The GROUP BY clause allows us to do exactly that:

SELECT enabled, count(id) FROM users GROUP BY enabled;
 enabled | count
---------+-------
 f       |     1
 t       |     4
(2 rows)

Although we don't need to include enabled in our column list in order to use it in our GROUP BY clause, doing so makes our output more meaningful as we can clearly see the correlation between the count and the values in enabled.
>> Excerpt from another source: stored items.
===== src/rtl/rom_msg_sender_pkg.sv =====
// Shared types and constants for the ROM message player.
// DEF_TERM must match the terminator used by the payload-generation script.
package rom_msg_pkg;

  typedef enum logic [2:0] {
    IDLE  = 3'd0,
    FETCH = 3'd1,
    DATA  = 3'd2,
    SEND  = 3'd3,
    DONE  = 3'd4
  } state_t;

  localparam logic [7:0] DEF_TERM = 8'h00;

  function automatic int addr_w(input int sel_w, input int slot_w);
    return sel_w + slot_w;
  endfunction

endpackage


===== src/rtl/rom_msg_sender_if.sv =====
// Bus bundle between the message player, the ROM read port and the UART tx side.
// master = player, slave = environment (ROM, UART, start source).
interface rom_msg_if #(
  parameter int DATA_W = 8,
  parameter int SEL_W  = 2,
  parameter int SLOT_W = 6
);
  localparam int ADDR_W = rom_msg_pkg::addr_w(SEL_W, SLOT_W);

  logic              start;
  logic [SEL_W-1:0]  msg_sel;
  logic [ADDR_W-1:0] rd_addr;
  logic [DATA_W-1:0] rd_data;
  logic              tx_full;
  logic              wr;
  logic [DATA_W-1:0] w_data;
  logic              busy;
  logic              done_tick;

  modport master (
    input  start, msg_sel, rd_data, tx_full,
    output rd_addr, wr, w_data, busy, done_tick
  );

  modport slave (
    output start, msg_sel, rd_data, tx_full,
    input  rd_addr, wr, w_data, busy, done_tick
  );
endinterface


===== src/rtl/rom_msg_sender.sv =====
// Streams a terminator-delimited message from a 1-cycle-latency ROM slot into the UART tx FIFO.
// Define ROM_MSG_SENDER_REPEAT_EN to add repeat_mode (loop the selected message until cleared).
module rom_msg_sender
  import rom_msg_pkg::*;
#(
  parameter int              DATA_W = 8,
  parameter int              SEL_W  = 2,
  parameter int              SLOT_W = 6,
  parameter logic [DATA_W-1:0] TERM = DATA_W'(DEF_TERM)
) (
  input logic clk,
  input logic reset_n,
`ifdef ROM_MSG_SENDER_REPEAT_EN
  input logic repeat_mode,
`endif
  rom_msg_if.master bus
);

  state_t              state_r, state_s;
  logic [SEL_W-1:0]    sel_r, sel_s;
  logic [SLOT_W-1:0]   offset_r, offset_s;
  logic [DATA_W-1:0]   data_r, data_s;
  logic                wr_s, busy_s, done_s;

  localparam logic [SLOT_W-1:0] OFFSET_MAX = {SLOT_W{1'b1}};
  localparam logic [SLOT_W-1:0] OFFSET_ONE = {{(SLOT_W-1){1'b0}}, 1'b1};

  // State and datapath registers
  always_ff @(posedge clk or negedge reset_n) begin
    if (!reset_n) begin
      state_r  <= IDLE;
      sel_r    <= {SEL_W{1'b0}};
      offset_r <= {SLOT_W{1'b0}};
      data_r   <= {DATA_W{1'b0}};
    end else begin
      state_r  <= state_s;
      sel_r    <= sel_s;
      offset_r <= offset_s;
      data_r   <= data_s;
    end
  end

  // Next-state and datapath update
  always_comb begin
    state_s  = state_r;
    sel_s    = sel_r;
    offset_s = offset_r;
    data_s   = data_r;
    case (state_r)
      IDLE: begin
        if (bus.start) begin
          sel_s    = bus.msg_sel;
          offset_s = {SLOT_W{1'b0}};
          state_s  = FETCH;
        end else begin
          state_s  = IDLE;
        end
      end
      FETCH: begin
        state_s = DATA;
      end
      DATA: begin
        if (bus.rd_data == TERM) begin
          state_s = DONE;
        end else begin
          data_s  = bus.rd_data;
          state_s = SEND;
        end
      end
      SEND: begin
        // Last offset of the slot ends the message without needing a terminator.
        if (bus.tx_full) begin
          state_s = SEND;
        end else if (offset_r == OFFSET_MAX) begin
          state_s = DONE;
        end else begin
          offset_s = offset_r + OFFSET_ONE;
          state_s  = FETCH;
        end
      end
      DONE: begin
`ifdef ROM_MSG_SENDER_REPEAT_EN
        if (repeat_mode) begin
          offset_s = {SLOT_W{1'b0}};
          state_s  = FETCH;
        end else begin
          state_s  = IDLE;
        end
`else
        state_s = IDLE;
`endif
      end
      default: begin
        state_s = IDLE;
      end
    endcase
  end

  // Outputs decoded from the state register
  always_comb begin
    wr_s   = 1'b0;
    busy_s = 1'b1;
    done_s = 1'b0;
    case (state_r)
      IDLE: begin
        busy_s = 1'b0;
      end
      SEND: begin
        if (bus.tx_full) begin
          wr_s = 1'b0;
        end else begin
          wr_s = 1'b1;
        end
      end
      DONE: begin
        done_s = 1'b1;
      end
      default: begin
        wr_s = 1'b0;
      end
    endcase
  end

  assign bus.rd_addr   = {sel_r, offset_r};
  assign bus.w_data    = data_r;
  assign bus.wr        = wr_s;
  assign bus.busy      = busy_s;
  assign bus.done_tick = done_s;

endmodule


===== src/flat_wrapper.sv =====
// flat-port wrapper written by rule: the top's interface ports become plain ports
module rom_msg_sender_flat import rom_msg_pkg::*;
#(
  parameter int              DATA_W = 8,
  parameter int              SEL_W  = 2,
  parameter int              SLOT_W = 6,
  parameter logic [DATA_W-1:0] TERM = DATA_W'(DEF_TERM)
)
  (clk, reset_n, bus_start, bus_msg_sel, bus_rd_data, bus_tx_full, bus_rd_addr, bus_wr, bus_w_data, bus_busy, bus_done_tick);
  rom_msg_if #(.DATA_W(DATA_W), .SEL_W(SEL_W), .SLOT_W(SLOT_W)) bus_i ();
  input logic clk;
  input logic reset_n;
  input wire logic [$bits(bus_i.start)-1:0] bus_start;
  input wire logic [$bits(bus_i.msg_sel)-1:0] bus_msg_sel;
  input wire logic [$bits(bus_i.rd_data)-1:0] bus_rd_data;
  input wire logic [$bits(bus_i.tx_full)-1:0] bus_tx_full;
  output wire logic [$bits(bus_i.rd_addr)-1:0] bus_rd_addr;
  output wire logic [$bits(bus_i.wr)-1:0] bus_wr;
  output wire logic [$bits(bus_i.w_data)-1:0] bus_w_data;
  output wire logic [$bits(bus_i.busy)-1:0] bus_busy;
  output wire logic [$bits(bus_i.done_tick)-1:0] bus_done_tick;
  assign bus_i.start = bus_start;
  assign bus_i.msg_sel = bus_msg_sel;
  assign bus_i.rd_data = bus_rd_data;
  assign bus_i.tx_full = bus_tx_full;
  assign bus_rd_addr = bus_i.rd_addr;
  assign bus_wr = bus_i.wr;
  assign bus_w_data = bus_i.w_data;
  assign bus_busy = bus_i.busy;
  assign bus_done_tick = bus_i.done_tick;
  rom_msg_sender #(.DATA_W(DATA_W), .SEL_W(SEL_W), .SLOT_W(SLOT_W), .TERM(TERM)) u_core (.clk(clk), .reset_n(reset_n), .bus(bus_i));
endmodule

===== config.mk =====
export PLATFORM = sky130hd
export DESIGN_NAME = rom_msg_sender_flat
export DESIGN_NICKNAME = d
export VERILOG_FILES = /design/src/rtl/rom_msg_sender_pkg.sv /design/src/rtl/rom_msg_sender_if.sv /design/src/rtl/rom_msg_sender.sv /design/src/flat_wrapper.sv
export SDC_FILE = /design/constraint.sdc
export NUM_CORES = 1
export LEC_CHECK = 0
export CORE_MARGIN = 10
export CORE_UTILIZATION = 38
export CTS_CLUSTER_DIAMETER = 120
export DETAILED_ROUTE_END_ITERATION = 10
export GPL_ROUTABILITY_DRIVEN = 0
export PLACE_DENSITY = 0.69
export SLEW_MARGIN = 5
export SYNTH_ARGS = -nofsm -noshare
export SYNTH_HDL_FRONTEND = slang
export SYNTH_SLANG_ARGS = --single-unit
export TNS_END_PERCENT = 5

===== constraint.sdc =====
create_clock -name clk -period 2.75 [get_ports clk]
set_clock_uncertainty 0.05 [all_clocks]
set_input_delay 0.275 -clock clk [delete_from_list [all_inputs] [get_ports clk]]
set_output_delay 0.275 -clock clk [all_outputs]
set_load 0.1 [all_outputs]

==> results.sh <==
export IMPL_worstPathRequired_ns=2.42
export IMPL_avgSynthCellArea_um2=11.7
export IMPL_setup_viol=0
export IMPL_overflow=0
export IMPL_numPortBuffers=32
export IMPL_rsz0062_at_grt="no"
export IMPL_crit_arrival_ns=1.67
export IMPL_diodes=0
export IMPL_wire_per_inst_um=16.6
export IMPL_final_hold_violation_count=0
export IMPL_die_area_um2=4940
export IMPL_drive_gt1_share_pct=33.9
export IMPL_core_area_um2=2450
export IMPL_nNetsFinal=131
export IMPL_yosysTopAreaCell="dfrtp_1"
export IMPL_synthArstFlopShare_pct=100
export IMPL_clock_sinks=19
export IMPL_worst_path_max_delay_cell="dfrtp_1"
export IMPL_grt_start_max_net_pins=20
export IMPL_yosysMostFrequentCell="dfrtp_1"
export IMPL_min_period_over_period_pct=72.6
export IMPL_die_height_um=70.3
export IMPL_viasPerCell=5.32
export IMPL_clk_latency_ns=0.31
export IMPL_die_w_um=70.3
export IMPL_slew_headroom_pct=42.3
export IMPL_outcome="finished, final reports clean"
export IMPL_cts_reportedPaths_clkPinSlew_ns=0.12
export IMPL_num_vias=772
export IMPL_cts_buffer_depth=2
export IMPL_yosys_warnings=0
export IMPL_place_hpwl_um=1860
export IMPL_syn_num_nets=97
export IMPL_tritoncts="built"
export IMPL_fmax_mhz=501
export IMPL_min_period_ns=2.00
export IMPL_syn_cell_area_um2=961
export IMPL_rows=18
export IMPL_io_pins=33
export IMPL_worstMarginPinSlew_ns=0.863
export IMPL_grt_antenna_before_repair=0
export IMPL_dr_pass1_iters=4
export IMPL_cp_max_fo=9
export IMPL_cap_violations=0
export IMPL_hold_slack_ns=0.390
export IMPL_area_growth_synth_to_final_pct=32.8
export IMPL_crit_path_end_kind="primary output"
export IMPL_synth_flop_cell="dfrtp_1"
export IMPL_hold_buffers=0
export IMPL_htreeDepth=1
export IMPL_final_max_slew_viol_count=0
export IMPL_initialDrtViolationCount=46
export IMPL_grt_pass1_vias=741
export IMPL_start_util_pct=39.1
export IMPL_cts_buffers=3
export IMPL_final_antenna_net_count=0
export IMPL_root_buffer="clkbuf_4"
export IMPL_worstHoldPathType="primary input to asynchronous set/reset pin"
export IMPL_drc=0
export IMPL_path_cells="nand3b_1 > nor2_1 > buf_4"
export IMPL_design_area_um2=1280
export IMPL_routed_wl_um=2410
export IMPL_synthTopCellsByCount="dfrtp_1, mux2_2, nand2_1, a21oi_1, nor2_1"
export IMPL_ys_types=34
export IMPL_tns_ns=0
export IMPL_critPathLaunchType="register"
export IMPL_synth_area_leaders="dfrtp_1, mux2_2, nand2_1, nor4b_4, buf_6"
export IMPL_synth_edff_count=0
export IMPL_synth_cells=82
export IMPL_grtUsageTotal_pct=9.66
export IMPL_critPathMaxStageDelay_ns=0.59
export IMPL_cts_resized=0
export IMPL_final_fill_count=244
export IMPL_synth_top_area_share_pct=49.5
export IMPL_critPathKind="register to primary output"
export IMPL_placed_area_um2=1250
export IMPL_grt_pass1_wl_um=3970
export IMPL_yosysSeqAreaShare_pct=49.5
export IMPL_post_cts_buffers=0
export IMPL_ys_ff_latch=19
[per-layer routing]
| layer | vias to the layer above | part of all wire, % | global-route usage (%) | routed length, um |
|---|---|---|---|---|
| met5 | - | 0 | 0 | 0 |
| met4 | 0 | 1.3 | 4.61 | 31 |
| met3 | 4 | 4.7 | 2.97 | 114 |
| met2 | 12 | 52 | 15.0 | 1240 |
| met1 | 381 | 42 | 11.7 | 1020 |
| li1 | 375 | - | - | - |
[logic make-up (layout without fill, tap and decap cells)]
logic type / Yosys count / in the layout / share of synthesized area, %
compound gates: 18 / 18 / 13.8
simple gates: 31 / 31 / 21.4
mux: 9 / 9 / 10.5
buf+inv: 4 / 37 / 3.52
fa+ha+maj: 1 / 1 / 1.30
flops: 19 / 19 / 49.5
[cell type report]
| class | count | area [um2] | share of cell area (%) |
|---|---|---|---|
| Clock buffer | 3 | 22.5 | 1.76 |
| Clock inverter | 1 | 7.51 | 0.588 |
| Inverter | 1 | 3.75 | 0.294 |
| Multi-Input combinational cell | 59 | 457 | 35.8 |
| Sequential cell | 19 | 475 | 37.3 |
| Tap cell | 30 | 37.5 | 2.94 |
| Timing Repair Buffer | 32 | 273 | 21.4 |
[critical path: cells and delay by family (launching register included)]
kind	cells	cell delay, ns
flops	1	0.59
simple gates	2	0.46
buf+inv	1	0.31
[registers in the layout, summed over array words and instances (netlist names)]
signal / flops
u_core.bus.w_data: 8
u_core.offset_r: 6
u_core.state_r: 3
u_core.sel_r: 2
[cell usage in the layout, fill, tap and decap left out, types with 2 or more instances in the layout]
master	Yosys	layout
dfrtp_1	19	19
mux2_2	9	9
and3_1	2	2
clkdlybuf4s50_1	0	13
a31oi_1	2	2
nand2b_1	2	2
nand3_1	3	3
nor4_1	2	2
nand2_1	7	7
nor2_1	4	4
nand3b_1	3	3
a21oi_1	4	4
clkbuf_4	0	3
buf_4	1	19
o21ai_0	2	2
[final timing paths]
kind                       depth (start not counted)                             start  slack, ns                          endpoint
min in group clk                                   1  u_core.bus.w_data[5]$_DFFE_PN0P_       0.47  u_core.bus.w_data[5]$_DFFE_PN0P_
max reg2reg                                        4       u_core.state_r[1]$_DFF_PN0_       1.10    u_core.offset_r[0]$_DFFE_PN0P_
min                                                1                           reset_n       0.39  u_core.bus.w_data[6]$_DFFE_PN0P_
max in group asynchronous                          1                           reset_n       1.73    u_core.offset_r[0]$_DFFE_PN0P_
min reg2reg                                        1  u_core.bus.w_data[5]$_DFFE_PN0P_       0.47  u_core.bus.w_data[5]$_DFFE_PN0P_
max                                                3       u_core.state_r[1]$_DFF_PN0_       0.75                            bus_wr
[metrics by stage]
stage                     setup WS [ns]  util, %  std cells
after detailed placement          0.801     50.8        141
final                             0.753     52.0        145
after floorplan                   0.448        -         82
after global routing              0.641     52.0        145
after global placement            0.833     50.8        141
after CTS                         0.751     52.0        145
Power is not shown: default switching activity piles up to over one toggle a cycle in this logic, so the estimate is an artifact.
One thing to be aware of when using aggregate functions, is that if you include columns in the column list alongside the function, then those columns must also be included in a GROUP BY clause. For example, the following statement returns an error:

SELECT enabled, full_name, count(id)
       FROM users
       GROUP BY enabled;   -- full_name is not grouped
ERROR:  column "users.full_name" must appear in the GROUP BY clause or be used in an aggregate function

The PostgreSQL documentation says:

When GROUP BY is present, or any aggregate functions are present, it is not valid for the SELECT list expressions to refer to ungrouped columns except within aggregate functions or when the ungrouped column is functionally dependent on the grouped columns, since there would otherwise be more than one possible value to return for an ungrouped column. A functional dependency exists if the grouped columns (or a subset thereof) are the primary key of the table containing the ungrouped column.

Of particular interest here is that all of the columns in the select list must either be included in the GROUP BY clause, be the result of an aggregate function, or the GROUP BY clause must be based on the primary key. This requirement ensures that there is a single value for every column in the result set. This rule can be a bit difficult to work with at first. However, practice using GROUP BY will gradually lead to a working understanding.

Ian Austin, a Launch School student, wrote an excellent article on the GROUP BY clause and aggregate functions. If you're having trouble understanding GROUP BY, be sure to read this article - it's worth your time.

Summary

In this chapter we've built on our knowledge of SELECT, and looked at a number of different ways we can make our SELECT queries more flexible and powerful:

  • Returning portions of a dataset using LIMIT and OFFSET
  • Returning unique values using DISTINCT
  • Using SQL functions to work with data in various ways
  • Aggregating data using GROUP BY

Thus far in this book we've looked at a lot of the things that you need to know in order to work with a single table in a database; from creating, altering, or even deleting the table itself, through to adding data and then querying that data in a number of different ways. There's one thing we haven't looked at yet, and that's changing data that already exists in your table.

In the next chapter we'll do exactly that by looking at the UPDATE and DELETE commands that will let us modify existing data in our table.